RECORD EXCERPTS.
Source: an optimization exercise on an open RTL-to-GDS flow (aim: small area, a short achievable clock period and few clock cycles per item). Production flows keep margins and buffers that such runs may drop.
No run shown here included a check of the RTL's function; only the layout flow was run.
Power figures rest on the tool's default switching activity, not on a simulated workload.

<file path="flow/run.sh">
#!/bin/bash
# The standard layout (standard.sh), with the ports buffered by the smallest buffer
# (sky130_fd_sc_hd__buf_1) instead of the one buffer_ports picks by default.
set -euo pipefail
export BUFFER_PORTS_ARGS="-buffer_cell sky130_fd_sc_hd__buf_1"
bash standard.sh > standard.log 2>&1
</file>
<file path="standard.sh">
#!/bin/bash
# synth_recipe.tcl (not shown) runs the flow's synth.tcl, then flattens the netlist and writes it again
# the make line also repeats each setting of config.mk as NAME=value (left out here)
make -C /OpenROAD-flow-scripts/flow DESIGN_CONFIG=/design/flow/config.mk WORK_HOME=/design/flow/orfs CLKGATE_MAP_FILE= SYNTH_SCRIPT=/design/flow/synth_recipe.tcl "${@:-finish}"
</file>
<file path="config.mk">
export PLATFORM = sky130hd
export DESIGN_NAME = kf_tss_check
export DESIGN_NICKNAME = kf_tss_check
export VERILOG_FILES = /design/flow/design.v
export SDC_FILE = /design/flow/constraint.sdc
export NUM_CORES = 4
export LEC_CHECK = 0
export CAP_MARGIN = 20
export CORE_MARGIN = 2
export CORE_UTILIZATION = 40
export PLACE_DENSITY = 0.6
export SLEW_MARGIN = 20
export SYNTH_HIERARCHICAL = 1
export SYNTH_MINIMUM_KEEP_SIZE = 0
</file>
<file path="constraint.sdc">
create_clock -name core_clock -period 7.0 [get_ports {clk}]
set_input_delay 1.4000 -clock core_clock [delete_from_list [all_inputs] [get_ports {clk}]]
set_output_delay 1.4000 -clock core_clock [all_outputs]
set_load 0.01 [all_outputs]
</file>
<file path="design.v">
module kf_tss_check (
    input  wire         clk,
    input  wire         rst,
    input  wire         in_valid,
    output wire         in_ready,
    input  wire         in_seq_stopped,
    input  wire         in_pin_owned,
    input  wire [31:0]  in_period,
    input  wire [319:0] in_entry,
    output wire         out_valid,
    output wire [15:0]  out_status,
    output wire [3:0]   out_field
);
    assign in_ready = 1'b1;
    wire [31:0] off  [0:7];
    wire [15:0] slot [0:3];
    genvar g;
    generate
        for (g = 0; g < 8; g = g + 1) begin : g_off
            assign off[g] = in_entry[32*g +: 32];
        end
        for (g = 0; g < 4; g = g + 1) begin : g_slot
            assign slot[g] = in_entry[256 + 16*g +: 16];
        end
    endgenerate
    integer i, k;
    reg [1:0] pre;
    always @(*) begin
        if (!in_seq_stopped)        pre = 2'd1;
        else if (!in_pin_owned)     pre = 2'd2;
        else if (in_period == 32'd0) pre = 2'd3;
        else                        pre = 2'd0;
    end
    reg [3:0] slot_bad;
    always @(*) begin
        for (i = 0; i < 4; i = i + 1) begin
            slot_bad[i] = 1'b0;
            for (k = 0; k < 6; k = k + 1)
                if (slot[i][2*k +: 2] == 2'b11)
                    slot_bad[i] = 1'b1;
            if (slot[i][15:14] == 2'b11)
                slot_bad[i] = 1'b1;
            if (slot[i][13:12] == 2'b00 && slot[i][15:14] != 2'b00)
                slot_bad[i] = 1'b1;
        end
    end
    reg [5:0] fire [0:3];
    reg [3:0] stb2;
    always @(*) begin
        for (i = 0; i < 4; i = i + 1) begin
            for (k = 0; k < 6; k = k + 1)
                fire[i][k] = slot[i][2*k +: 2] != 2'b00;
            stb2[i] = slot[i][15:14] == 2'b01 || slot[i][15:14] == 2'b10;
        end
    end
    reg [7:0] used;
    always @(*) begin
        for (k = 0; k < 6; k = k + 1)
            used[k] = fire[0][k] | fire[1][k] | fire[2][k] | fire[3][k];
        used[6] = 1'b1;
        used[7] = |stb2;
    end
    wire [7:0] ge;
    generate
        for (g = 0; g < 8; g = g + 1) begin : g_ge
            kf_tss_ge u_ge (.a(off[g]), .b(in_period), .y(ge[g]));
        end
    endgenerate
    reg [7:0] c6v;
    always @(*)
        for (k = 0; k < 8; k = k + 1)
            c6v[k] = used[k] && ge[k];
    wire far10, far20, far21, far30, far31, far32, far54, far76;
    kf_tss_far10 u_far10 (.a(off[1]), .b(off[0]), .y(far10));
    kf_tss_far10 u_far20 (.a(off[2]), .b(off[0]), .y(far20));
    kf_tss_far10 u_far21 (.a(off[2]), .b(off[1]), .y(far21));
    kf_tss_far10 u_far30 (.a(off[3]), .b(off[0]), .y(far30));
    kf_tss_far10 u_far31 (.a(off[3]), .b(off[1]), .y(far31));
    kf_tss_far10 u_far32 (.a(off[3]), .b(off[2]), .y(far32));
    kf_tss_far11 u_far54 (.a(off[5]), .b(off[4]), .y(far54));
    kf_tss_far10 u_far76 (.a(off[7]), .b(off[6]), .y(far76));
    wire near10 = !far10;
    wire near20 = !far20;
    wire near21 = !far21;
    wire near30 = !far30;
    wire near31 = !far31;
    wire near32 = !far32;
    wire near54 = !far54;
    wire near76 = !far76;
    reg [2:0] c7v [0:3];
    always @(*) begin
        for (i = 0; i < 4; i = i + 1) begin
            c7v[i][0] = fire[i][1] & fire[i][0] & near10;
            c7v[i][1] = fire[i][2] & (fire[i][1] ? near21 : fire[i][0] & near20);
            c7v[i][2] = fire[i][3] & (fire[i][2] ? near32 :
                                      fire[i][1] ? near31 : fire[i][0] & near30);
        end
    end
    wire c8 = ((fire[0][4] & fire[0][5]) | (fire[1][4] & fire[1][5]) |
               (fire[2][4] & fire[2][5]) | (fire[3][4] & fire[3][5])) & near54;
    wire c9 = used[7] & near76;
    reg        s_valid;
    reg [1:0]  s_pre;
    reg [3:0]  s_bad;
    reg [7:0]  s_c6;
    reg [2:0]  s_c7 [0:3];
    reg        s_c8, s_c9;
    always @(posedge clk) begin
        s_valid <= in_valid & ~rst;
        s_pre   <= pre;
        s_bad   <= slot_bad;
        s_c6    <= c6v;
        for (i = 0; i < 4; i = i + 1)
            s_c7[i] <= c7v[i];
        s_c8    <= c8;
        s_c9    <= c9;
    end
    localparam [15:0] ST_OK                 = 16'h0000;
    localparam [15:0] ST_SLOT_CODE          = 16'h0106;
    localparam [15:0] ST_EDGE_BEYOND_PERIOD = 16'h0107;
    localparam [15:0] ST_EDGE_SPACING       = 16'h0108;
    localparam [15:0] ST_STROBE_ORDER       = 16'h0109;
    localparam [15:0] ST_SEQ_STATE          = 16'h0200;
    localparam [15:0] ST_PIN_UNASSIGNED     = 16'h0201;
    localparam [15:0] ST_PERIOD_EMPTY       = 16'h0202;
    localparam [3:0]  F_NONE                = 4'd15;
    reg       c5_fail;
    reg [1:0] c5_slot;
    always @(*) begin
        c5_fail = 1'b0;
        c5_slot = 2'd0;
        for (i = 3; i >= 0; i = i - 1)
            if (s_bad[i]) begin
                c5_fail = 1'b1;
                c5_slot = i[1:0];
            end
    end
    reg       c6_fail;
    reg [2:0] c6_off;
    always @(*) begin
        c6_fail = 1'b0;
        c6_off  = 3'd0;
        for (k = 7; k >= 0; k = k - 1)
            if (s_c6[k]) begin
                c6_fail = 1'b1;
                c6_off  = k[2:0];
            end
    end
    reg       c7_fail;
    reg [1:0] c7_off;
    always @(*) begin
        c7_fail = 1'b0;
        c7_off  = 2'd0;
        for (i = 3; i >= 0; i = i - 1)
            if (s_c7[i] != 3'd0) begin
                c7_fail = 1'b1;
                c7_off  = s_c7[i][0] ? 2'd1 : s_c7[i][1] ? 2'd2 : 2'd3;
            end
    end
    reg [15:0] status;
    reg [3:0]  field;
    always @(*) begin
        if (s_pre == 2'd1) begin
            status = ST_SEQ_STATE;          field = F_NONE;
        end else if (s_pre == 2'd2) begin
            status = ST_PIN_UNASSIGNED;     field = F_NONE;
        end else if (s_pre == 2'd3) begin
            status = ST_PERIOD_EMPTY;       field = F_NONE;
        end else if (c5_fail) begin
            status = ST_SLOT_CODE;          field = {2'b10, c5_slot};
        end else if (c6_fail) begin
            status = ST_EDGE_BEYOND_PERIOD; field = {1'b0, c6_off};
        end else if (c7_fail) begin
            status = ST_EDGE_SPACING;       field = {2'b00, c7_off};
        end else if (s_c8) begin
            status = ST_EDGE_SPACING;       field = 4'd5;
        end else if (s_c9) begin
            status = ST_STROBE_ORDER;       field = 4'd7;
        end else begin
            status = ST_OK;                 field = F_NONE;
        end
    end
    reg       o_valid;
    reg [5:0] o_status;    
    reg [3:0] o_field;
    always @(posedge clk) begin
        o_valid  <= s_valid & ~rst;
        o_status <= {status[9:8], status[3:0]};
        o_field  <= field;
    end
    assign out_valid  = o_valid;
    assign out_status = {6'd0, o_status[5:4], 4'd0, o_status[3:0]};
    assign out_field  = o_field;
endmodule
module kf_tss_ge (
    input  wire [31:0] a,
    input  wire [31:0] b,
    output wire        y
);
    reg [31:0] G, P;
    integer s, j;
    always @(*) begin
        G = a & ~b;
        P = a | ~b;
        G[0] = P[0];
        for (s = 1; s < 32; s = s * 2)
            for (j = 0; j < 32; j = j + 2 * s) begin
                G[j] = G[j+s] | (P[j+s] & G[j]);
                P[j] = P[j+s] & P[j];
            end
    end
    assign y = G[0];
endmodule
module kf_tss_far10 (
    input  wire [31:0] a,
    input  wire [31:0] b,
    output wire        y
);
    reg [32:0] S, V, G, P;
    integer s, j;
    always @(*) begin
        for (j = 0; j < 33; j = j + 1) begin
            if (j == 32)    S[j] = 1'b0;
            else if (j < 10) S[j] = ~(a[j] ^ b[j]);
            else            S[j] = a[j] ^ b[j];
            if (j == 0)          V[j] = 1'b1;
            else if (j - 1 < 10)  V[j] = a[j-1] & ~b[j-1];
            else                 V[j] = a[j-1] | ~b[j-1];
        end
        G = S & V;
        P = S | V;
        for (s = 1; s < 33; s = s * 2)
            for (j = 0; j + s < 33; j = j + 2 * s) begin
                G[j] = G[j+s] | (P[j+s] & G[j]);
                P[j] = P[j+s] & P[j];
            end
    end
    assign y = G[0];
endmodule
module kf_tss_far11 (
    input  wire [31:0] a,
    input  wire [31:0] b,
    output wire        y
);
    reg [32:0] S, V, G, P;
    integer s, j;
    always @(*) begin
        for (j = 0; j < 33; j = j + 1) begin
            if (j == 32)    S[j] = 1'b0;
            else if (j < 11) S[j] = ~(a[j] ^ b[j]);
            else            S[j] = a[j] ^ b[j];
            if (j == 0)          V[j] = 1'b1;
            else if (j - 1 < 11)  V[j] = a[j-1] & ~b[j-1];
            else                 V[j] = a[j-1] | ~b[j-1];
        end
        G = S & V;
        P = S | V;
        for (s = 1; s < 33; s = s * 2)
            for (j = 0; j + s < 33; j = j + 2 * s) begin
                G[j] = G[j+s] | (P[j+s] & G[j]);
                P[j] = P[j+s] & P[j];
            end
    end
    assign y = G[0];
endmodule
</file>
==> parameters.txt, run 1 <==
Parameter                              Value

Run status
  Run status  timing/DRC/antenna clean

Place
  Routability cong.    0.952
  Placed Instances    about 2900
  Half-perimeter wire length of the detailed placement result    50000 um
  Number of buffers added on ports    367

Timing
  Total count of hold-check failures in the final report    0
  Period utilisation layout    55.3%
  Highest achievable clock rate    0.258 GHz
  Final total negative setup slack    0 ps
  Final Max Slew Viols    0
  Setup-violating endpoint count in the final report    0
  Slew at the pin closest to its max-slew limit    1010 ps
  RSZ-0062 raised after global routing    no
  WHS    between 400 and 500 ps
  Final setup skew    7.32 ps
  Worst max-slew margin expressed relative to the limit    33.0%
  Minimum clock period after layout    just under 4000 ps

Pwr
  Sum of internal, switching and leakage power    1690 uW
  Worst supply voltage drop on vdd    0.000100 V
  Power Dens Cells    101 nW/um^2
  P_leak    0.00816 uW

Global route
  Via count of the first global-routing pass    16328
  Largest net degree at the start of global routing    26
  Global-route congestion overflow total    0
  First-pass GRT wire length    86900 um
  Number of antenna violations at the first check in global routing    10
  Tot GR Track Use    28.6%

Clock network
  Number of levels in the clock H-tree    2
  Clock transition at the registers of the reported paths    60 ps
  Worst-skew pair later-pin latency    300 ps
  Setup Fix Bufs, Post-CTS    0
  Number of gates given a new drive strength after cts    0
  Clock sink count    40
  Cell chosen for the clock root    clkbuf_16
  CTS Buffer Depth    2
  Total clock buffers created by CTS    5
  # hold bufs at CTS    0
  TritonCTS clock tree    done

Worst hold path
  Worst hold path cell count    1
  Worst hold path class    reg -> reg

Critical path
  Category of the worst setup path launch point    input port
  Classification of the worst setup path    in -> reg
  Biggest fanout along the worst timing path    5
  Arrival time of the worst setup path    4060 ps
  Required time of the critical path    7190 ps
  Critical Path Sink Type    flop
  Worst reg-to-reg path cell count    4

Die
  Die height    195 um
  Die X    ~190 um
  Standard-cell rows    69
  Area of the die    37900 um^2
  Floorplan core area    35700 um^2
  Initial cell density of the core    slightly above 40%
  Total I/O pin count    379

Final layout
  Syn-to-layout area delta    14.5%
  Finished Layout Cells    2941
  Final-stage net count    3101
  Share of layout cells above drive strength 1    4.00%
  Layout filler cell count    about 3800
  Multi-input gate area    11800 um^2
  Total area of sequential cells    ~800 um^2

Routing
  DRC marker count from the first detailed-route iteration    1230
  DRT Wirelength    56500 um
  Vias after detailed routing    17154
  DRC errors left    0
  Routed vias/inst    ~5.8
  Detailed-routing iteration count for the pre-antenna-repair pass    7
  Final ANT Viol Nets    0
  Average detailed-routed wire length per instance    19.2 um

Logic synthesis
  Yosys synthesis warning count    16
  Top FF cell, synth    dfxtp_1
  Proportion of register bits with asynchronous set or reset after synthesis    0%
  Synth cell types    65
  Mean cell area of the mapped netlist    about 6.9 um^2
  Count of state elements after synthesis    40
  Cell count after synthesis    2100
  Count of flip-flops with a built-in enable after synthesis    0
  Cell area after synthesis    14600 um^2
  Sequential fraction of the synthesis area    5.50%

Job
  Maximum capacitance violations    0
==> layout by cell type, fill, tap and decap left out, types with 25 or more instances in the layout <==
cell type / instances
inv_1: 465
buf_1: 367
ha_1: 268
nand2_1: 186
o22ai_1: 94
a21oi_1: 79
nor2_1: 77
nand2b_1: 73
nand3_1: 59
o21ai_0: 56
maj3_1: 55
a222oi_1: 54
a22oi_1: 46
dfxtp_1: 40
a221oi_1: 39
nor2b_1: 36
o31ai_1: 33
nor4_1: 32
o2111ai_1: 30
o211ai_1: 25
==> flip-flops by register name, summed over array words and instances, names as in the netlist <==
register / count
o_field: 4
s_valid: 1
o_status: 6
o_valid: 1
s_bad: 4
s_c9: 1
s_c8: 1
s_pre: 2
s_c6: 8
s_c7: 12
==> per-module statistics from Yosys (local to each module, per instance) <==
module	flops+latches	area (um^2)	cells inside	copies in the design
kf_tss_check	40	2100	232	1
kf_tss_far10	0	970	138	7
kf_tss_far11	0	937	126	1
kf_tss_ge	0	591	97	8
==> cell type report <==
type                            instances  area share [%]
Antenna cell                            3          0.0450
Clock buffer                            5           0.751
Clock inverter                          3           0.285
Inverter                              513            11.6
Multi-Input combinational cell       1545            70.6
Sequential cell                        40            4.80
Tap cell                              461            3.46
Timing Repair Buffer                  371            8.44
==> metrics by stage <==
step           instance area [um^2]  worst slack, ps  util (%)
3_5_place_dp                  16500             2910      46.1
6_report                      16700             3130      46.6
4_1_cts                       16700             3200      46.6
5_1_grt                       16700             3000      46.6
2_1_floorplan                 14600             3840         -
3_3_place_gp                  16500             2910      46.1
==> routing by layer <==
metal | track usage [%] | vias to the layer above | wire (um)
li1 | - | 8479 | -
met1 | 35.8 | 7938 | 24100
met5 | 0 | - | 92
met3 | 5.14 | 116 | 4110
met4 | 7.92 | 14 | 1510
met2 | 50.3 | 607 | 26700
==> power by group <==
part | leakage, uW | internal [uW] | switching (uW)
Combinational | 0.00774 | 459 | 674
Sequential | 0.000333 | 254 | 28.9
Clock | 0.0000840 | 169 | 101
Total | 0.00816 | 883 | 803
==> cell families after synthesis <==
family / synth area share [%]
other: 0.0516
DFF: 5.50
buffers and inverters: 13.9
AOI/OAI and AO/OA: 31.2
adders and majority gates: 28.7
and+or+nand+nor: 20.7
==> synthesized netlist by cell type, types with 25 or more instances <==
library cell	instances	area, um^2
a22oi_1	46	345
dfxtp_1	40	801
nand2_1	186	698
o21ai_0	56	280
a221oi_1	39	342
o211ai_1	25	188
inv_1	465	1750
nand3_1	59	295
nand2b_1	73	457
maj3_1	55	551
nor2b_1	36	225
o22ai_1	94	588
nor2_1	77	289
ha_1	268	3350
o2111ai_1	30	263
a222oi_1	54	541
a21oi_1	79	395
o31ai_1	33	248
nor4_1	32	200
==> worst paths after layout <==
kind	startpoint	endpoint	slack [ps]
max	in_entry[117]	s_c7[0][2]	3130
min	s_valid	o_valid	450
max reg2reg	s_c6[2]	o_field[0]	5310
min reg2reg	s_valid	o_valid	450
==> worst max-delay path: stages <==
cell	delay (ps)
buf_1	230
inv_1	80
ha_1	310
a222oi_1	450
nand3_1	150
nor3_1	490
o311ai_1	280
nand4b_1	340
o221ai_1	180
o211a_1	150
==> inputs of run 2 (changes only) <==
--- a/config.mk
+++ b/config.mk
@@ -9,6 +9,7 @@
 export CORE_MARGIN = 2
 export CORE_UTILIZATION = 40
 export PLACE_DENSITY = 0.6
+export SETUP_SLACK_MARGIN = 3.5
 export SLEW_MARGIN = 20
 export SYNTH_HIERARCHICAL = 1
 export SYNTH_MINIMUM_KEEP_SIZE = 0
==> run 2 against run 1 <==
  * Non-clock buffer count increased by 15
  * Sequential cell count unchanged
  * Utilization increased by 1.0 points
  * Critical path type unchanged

WHAT YOU SHOULD DO. From the first line of the data above to the line holding "# the make line", reproduce each line exactly; emit no other lines.

REPLY.
Source: an optimization exercise on an open RTL-to-GDS flow (aim: small area, a short achievable clock period and few clock cycles per item). Production flows keep margins and buffers that such runs may drop.
No run shown here included a check of the RTL's function; only the layout flow was run.
Power figures rest on the tool's default switching activity, not on a simulated workload.

<file path="flow/run.sh">
#!/bin/bash
# The standard layout (standard.sh), with the ports buffered by the smallest buffer
# (sky130_fd_sc_hd__buf_1) instead of the one buffer_ports picks by default.
set -euo pipefail
export BUFFER_PORTS_ARGS="-buffer_cell sky130_fd_sc_hd__buf_1"
bash standard.sh > standard.log 2>&1
</file>
<file path="standard.sh">
#!/bin/bash
# synth_recipe.tcl (not shown) runs the flow's synth.tcl, then flattens the netlist and writes it again
# the make line also repeats each setting of config.mk as NAME=value (left out here)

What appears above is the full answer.